Personal information
- Full name: Josaia Naulumatua Lovodua
- Born: 18 March 1998 (age 28) Lautoka, Fiji
- Height: 181 cm (5 ft 11 in)
- Weight: 94 kg (14 st 11 lb)

Playing information
- Position: Stand-off, Hooker, Loose forward
Club
| Years | Team | Pld | T | G | FG | P |
| 2021–23 | Hull FC | 45 | 6 | 0 | 0 | 24 |
| 2024– | Doncaster RLFC | 24 | 8 | 0 | 0 | 32 |
|  | Total | 69 | 14 | 0 | 0 | 56 |
Representative
| Years | Team | Pld | T | G | FG | P |
| 2017–19 | Fiji | 9 | 3 | 0 | 0 | 12 |
| 2022 | Combined Nations All Stars | 1 | 0 | 0 | 0 | 0 |
- Source: As of 30 July 2026

= Joe Lovodua =

Fiji international rugby league footballer

Josaia Naulumatua "Joe" Lovodua (born 18 March 1998) is a Fijian professional rugby league footballer who plays for Doncaster RLFC in the RFL Championship. He primarily plays as a utility. He has represented the Fijian national team, most notably at the 2017 Rugby League World Cup.

==Early life==
Lovodua was born in Lautoka, Fiji.

He played junior rugby league for Hurstville United.

==Playing career==
===St.

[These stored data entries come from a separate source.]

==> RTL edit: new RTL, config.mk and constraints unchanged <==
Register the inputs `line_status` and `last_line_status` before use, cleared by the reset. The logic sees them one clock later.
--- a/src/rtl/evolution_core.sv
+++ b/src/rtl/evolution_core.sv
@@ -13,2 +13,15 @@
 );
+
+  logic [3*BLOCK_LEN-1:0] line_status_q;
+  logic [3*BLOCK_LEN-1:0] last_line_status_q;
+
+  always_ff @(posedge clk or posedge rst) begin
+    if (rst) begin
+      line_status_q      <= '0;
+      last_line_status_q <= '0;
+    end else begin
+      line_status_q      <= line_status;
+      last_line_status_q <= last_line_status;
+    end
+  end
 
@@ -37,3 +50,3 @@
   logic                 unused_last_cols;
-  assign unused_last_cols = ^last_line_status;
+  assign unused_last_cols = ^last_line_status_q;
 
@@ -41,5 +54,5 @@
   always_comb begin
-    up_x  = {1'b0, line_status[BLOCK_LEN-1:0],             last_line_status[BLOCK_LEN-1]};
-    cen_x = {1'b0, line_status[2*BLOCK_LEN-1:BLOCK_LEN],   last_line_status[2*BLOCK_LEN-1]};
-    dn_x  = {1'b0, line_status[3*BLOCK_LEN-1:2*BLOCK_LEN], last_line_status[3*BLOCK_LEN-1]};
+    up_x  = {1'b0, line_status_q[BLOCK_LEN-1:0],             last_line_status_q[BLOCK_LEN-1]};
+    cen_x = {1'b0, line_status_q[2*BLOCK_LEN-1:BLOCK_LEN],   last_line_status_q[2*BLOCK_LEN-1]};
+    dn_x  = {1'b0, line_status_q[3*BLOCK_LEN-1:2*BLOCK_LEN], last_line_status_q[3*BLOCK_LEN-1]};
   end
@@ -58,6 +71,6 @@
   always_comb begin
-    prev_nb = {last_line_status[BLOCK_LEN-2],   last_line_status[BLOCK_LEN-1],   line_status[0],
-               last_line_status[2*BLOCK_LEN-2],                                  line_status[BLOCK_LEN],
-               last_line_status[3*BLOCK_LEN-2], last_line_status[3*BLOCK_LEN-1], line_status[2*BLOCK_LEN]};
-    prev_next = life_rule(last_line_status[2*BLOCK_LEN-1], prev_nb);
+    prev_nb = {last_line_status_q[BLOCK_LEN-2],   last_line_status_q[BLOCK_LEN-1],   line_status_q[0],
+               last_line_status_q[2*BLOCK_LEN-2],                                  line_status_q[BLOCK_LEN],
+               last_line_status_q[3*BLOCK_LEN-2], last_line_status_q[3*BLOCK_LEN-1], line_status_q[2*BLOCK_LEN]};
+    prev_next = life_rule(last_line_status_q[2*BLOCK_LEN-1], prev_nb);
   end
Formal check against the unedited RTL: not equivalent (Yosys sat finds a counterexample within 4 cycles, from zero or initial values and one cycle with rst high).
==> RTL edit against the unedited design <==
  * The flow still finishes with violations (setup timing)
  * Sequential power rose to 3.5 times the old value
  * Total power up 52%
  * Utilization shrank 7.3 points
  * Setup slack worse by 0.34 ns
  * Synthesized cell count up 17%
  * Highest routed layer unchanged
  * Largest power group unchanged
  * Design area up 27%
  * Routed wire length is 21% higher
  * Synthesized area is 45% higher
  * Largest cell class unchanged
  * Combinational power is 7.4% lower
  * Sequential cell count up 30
`src/rtl/seq_detect_param.sv`:
```
// seq_detect_param: serial pattern detector with a runtime-loadable pattern and length.
//
// The history holds the most recent bits, with the LSB being the newest one. A hit is
// flagged when the low L bits of the history after the shift equal the low L bits of
// the stored pattern, and at least L bits have been accepted since the last
// reset/load. With OVERLAP=0 the bits that made up a match are not reused.
//
// Ports
//   clk         : single clock, rising edge
//   reset       : asynchronous, active-high
//   x, x_valid  : serial data bit and its qualifier
//   cfg_load    : load strobe for cfg_pattern / cfg_len (also clears history)
//   cfg_pattern : PAT_W-bit pattern, LSB = last-arriving bit
//   cfg_len     : active pattern length L (0 or > PAT_W is illegal -> clamped)
//   cnt_clr     : synchronous clear of match_cnt (wins over a coincident hit)
//   z           : match indication (combinational if MEALY=1, registered pulse otherwise)
//   match_cnt   : saturating match counter
//   cfg_err     : sticky illegal-length flag, cleared only by reset
module seq_detect_param #(
   parameter int PAT_W   = 4,
   parameter int OVERLAP = 1,
   parameter int MEALY   = 0,
   parameter int CNT_W   = 8
) (
   input  logic                       clk,
   input  logic                       reset,
   input  logic                       x,
   input  logic                       x_valid,
   input  logic                       cfg_load,
   input  logic [PAT_W-1:0]           cfg_pattern,
   input  logic [$clog2(PAT_W+1)-1:0] cfg_len,
   input  logic                       cnt_clr,
   output logic                       z,
   output logic [CNT_W-1:0]           match_cnt,
   output logic                       cfg_err
);

   localparam int LEN_W = $clog2(PAT_W + 1);
   localparam logic [LEN_W-1:0] LEN_MAX = LEN_W'(PAT_W);
   localparam logic [LEN_W-1:0] LEN_RST = LEN_W'((PAT_W < 4) ? PAT_W : 4);

   // Reset pattern is 4'b1011 truncated or zero-extended to PAT_W.
   function automatic logic [PAT_W-1:0] pat_rst_val();
      logic [3:0]       base;
      logic [PAT_W-1:0] p;
      base = 4'b1011;
      p    = '0;
      for (int i = 0; i < PAT_W && i < 4; i++) p[i] = base[i];
      return p;
   endfunction

   localparam logic [PAT_W-1:0] PAT_RST = pat_rst_val();

   logic [PAT_W-1:0] hist;
   logic [PAT_W-1:0] hist_nxt;
   logic [PAT_W-1:0] pat;
   logic [PAT_W-1:0] mask;
   logic [LEN_W-1:0] fill;
   logic [LEN_W-1:0] fill_nxt;
   logic [LEN_W-1:0] len;
   logic             accept;
   logic             hit;
   logic             len_bad;
   logic             z_q;
   logic             hist_unused;

   // The oldest history bit is shifted out before it can ever be compared.
   assign hist_unused = hist[PAT_W-1];

   always_comb begin
      accept   = x_valid & ~cfg_load;
      hist_nxt = {hist[PAT_W-2:0], x};
      fill_nxt = (fill == LEN_MAX) ? fill : fill + 1'b1;
      mask     = '0;
      for (int i = 0; i < PAT_W; i++) mask[i] = (LEN_W'(i) < len);
      hit      = accept & (fill_nxt >= len) & (((hist_nxt ^ pat) & mask) == '0);
      len_bad  = (cfg_len == '0) || (cfg_len > LEN_MAX);
   end

   always_ff @(posedge clk or posedge reset) begin
      if (reset) begin
         hist    <= '0;
         fill    <= '0;
         z_q     <= 1'b0;
         pat     <= PAT_RST;
         len     <= LEN_RST;
         cfg_err <= 1'b0;
      end else if (cfg_load) begin
         // x is ignored on a load edge; history restarts empty under the new config.
         hist    <= '0;
         fill    <= '0;
         z_q     <= 1'b0;
         pat     <= cfg_pattern;
         len     <= len_bad ? LEN_MAX : cfg_len;
         cfg_err <= cfg_err | len_bad;
      end else if (accept) begin
         hist <= hist_nxt;
         fill <= (hit && (OVERLAP == 0)) ? '0 : fill_nxt;
         z_q  <= hit;
      end else begin
         z_q  <= 1'b0;
      end
   end

   always_ff @(posedge clk or posedge reset) begin
      if (reset) begin
         match_cnt <= '0;
      end else if (cnt_clr) begin
         match_cnt <= '0;
      end else if (hit && (match_cnt != '1)) begin
         match_cnt <= match_cnt + 1'b1;
      end
   end

   // Mealy output is gated by reset so it is guaranteed low while reset is held.
   assign z = (MEALY != 0) ? (hit & ~reset) : z_q;

endmodule

```
<file path="src/rtl/cdb_broadcast_arbiter.sv">
// cdb_broadcast_arbiter: per-source result FIFOs merged round-robin onto one registered CDB; define CDB_FLUSH_EN to enable i_flush
module cdb_broadcast_arbiter #(
  parameter int NUM_SRC = 3,
  parameter int TAG_W = 4,
  parameter int DATA_W = 32,
  parameter int RSNUM_W = 3,
  parameter int FIFO_DEPTH = 2,
  parameter logic [TAG_W-1:0] TAG_FREE = '0
) (
  input  logic                       clk,
  input  logic                       rst,
  input  logic [NUM_SRC-1:0]         i_src_valid,
  output logic [NUM_SRC-1:0]         o_src_ready,
  input  logic [NUM_SRC*TAG_W-1:0]   i_src_tag,
  input  logic [NUM_SRC*DATA_W-1:0]  i_src_data,
  input  logic [NUM_SRC*RSNUM_W-1:0] i_src_rsnum,
  output logic [NUM_SRC-1:0]         o_src_finish,
  output logic                       o_cdb_valid,
  output logic [TAG_W-1:0]           o_cdb_tag,
  output logic [DATA_W-1:0]          o_cdb_data,
  output logic [$clog2(NUM_SRC)-1:0] o_cdb_src,
  output logic [RSNUM_W-1:0]         o_cdb_rsnum,
  input  logic                       i_flush
);
  localparam int PW = $clog2(FIFO_DEPTH);
  localparam int SW = $clog2(NUM_SRC);
  logic [TAG_W-1:0]   r_tag   [NUM_SRC][FIFO_DEPTH];
  logic [DATA_W-1:0]  r_data  [NUM_SRC][FIFO_DEPTH];
  logic [RSNUM_W-1:0] r_rsnum [NUM_SRC][FIFO_DEPTH];
  logic [PW:0]        r_wp    [NUM_SRC];
  logic [PW:0]        r_rp    [NUM_SRC];
  logic [SW-1:0]      r_rr;
  logic [NUM_SRC-1:0] w_empty, w_full, w_push;
  logic               w_gnt, w_flush;
  logic [SW-1:0]      w_win;
  logic [PW-1:0]      w_rd;
`ifdef CDB_FLUSH_EN
  assign w_flush = i_flush;
`else
  logic w_unused_flush;
  assign w_unused_flush = i_flush;
  assign w_flush = 1'b0;
`endif
  // Full uses the extra pointer MSB to tell a wrapped writer from an empty FIFO
  genvar c;
  for (c = 0; c < NUM_SRC; c++) begin : g_st
    assign w_empty[c] = r_wp[c] == r_rp[c];
    assign w_full[c]  = (r_wp[c][PW] != r_rp[c][PW]) && (r_wp[c][PW-1:0] == r_rp[c][PW-1:0]);
    assign w_push[c]  = i_src_valid[c] && !w_full[c] && !w_flush;
  end
  assign o_src_ready = ~w_full;
  assign w_rd = r_rp[w_win][PW-1:0];
  // Round-robin pick: scan from the farthest offset down so the channel nearest r_rr wins
  always_comb begin
    w_gnt = 1'b0;
    w_win = '0;
    for (int k = NUM_SRC - 1; k >= 0; k--)
      if (!w_empty[SW'((int'(r_rr) + k) % NUM_SRC)]) begin
        w_gnt = 1'b1;
        w_win = SW'((int'(r_rr) + k) % NUM_SRC);
      end
  end
  // FIFO storage; pointer updates below decide whether a written slot becomes visible
  always_ff @(posedge clk)
    for (int i = 0; i < NUM_SRC; i++)
      if (w_push[i]) begin
        r_tag[i][r_wp[i][PW-1:0]]   <= i_src_tag[i*TAG_W +: TAG_W];
        r_data[i][r_wp[i][PW-1:0]]  <= i_src_data[i*DATA_W +: DATA_W];
        r_rsnum[i][r_wp[i][PW-1:0]] <= i_src_rsnum[i*RSNUM_W +: RSNUM_W];
      end
  // Pointers, arbiter state and the registered broadcast; flush clears like reset but keeps src/rsnum
  always_ff @(posedge clk)
    if (rst || w_flush) begin
      for (int i = 0; i < NUM_SRC; i++) begin
        r_wp[i] <= '0;
        r_rp[i] <= '0;
      end
      r_rr         <= '0;
      o_cdb_valid  <= 1'b0;
      o_cdb_tag    <= TAG_FREE;
      o_cdb_data   <= '0;
      o_src_finish <= '0;
      if (rst) begin
        o_cdb_src   <= '0;
        o_cdb_rsnum <= '0;
      end
    end else begin
      for (int i = 0; i < NUM_SRC; i++) begin
        if (w_push[i]) r_wp[i] <= r_wp[i] + 1'b1;
        if (w_gnt && w_win == SW'(i)) r_rp[i] <= r_rp[i] + 1'b1;
      end
      if (w_gnt) r_rr <= (int'(w_win) == NUM_SRC - 1) ? '0 : w_win + 1'b1;
      o_cdb_valid  <= w_gnt;
      o_cdb_tag    <= w_gnt ? r_tag[w_win][w_rd] : TAG_FREE;
      o_cdb_data   <= w_gnt ? r_data[w_win][w_rd] : '0;
      o_src_finish <= w_gnt ? NUM_SRC'(1) << w_win : '0;
      if (w_gnt) begin
        o_cdb_src   <= w_win;
        o_cdb_rsnum <= r_rsnum[w_win][w_rd];
      end
    end
endmodule
</file>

George Illawarra Dragons===
Lovodua began playing for the St. George Illawarra Dragons in the 2017 Holden Cup. In 2018 and 2019 he played in the Canterbury Cup NSW for the Dragons.
===South Sydney Rabbitohs===
In 2021, he joined South Sydney's NSW Cup team.
Lovodua joined Hull F.C. on a one-year contract for 2022.
===Hull FC===
He played 25 games with Hull F.C. in the 2022 Super League season as the club finished 9th. Lovodua played 19 matches for Hull F.C. for in the Super League XXVIII season as the club finished 10th on the table.

===Doncaster RLFC===
On 20 November 2023, it was reported that he had signed for Doncaster RLFC in the RFL Championship on a two-year deal.

===International===
He was selected to represent in the 2017 Rugby League World Cup.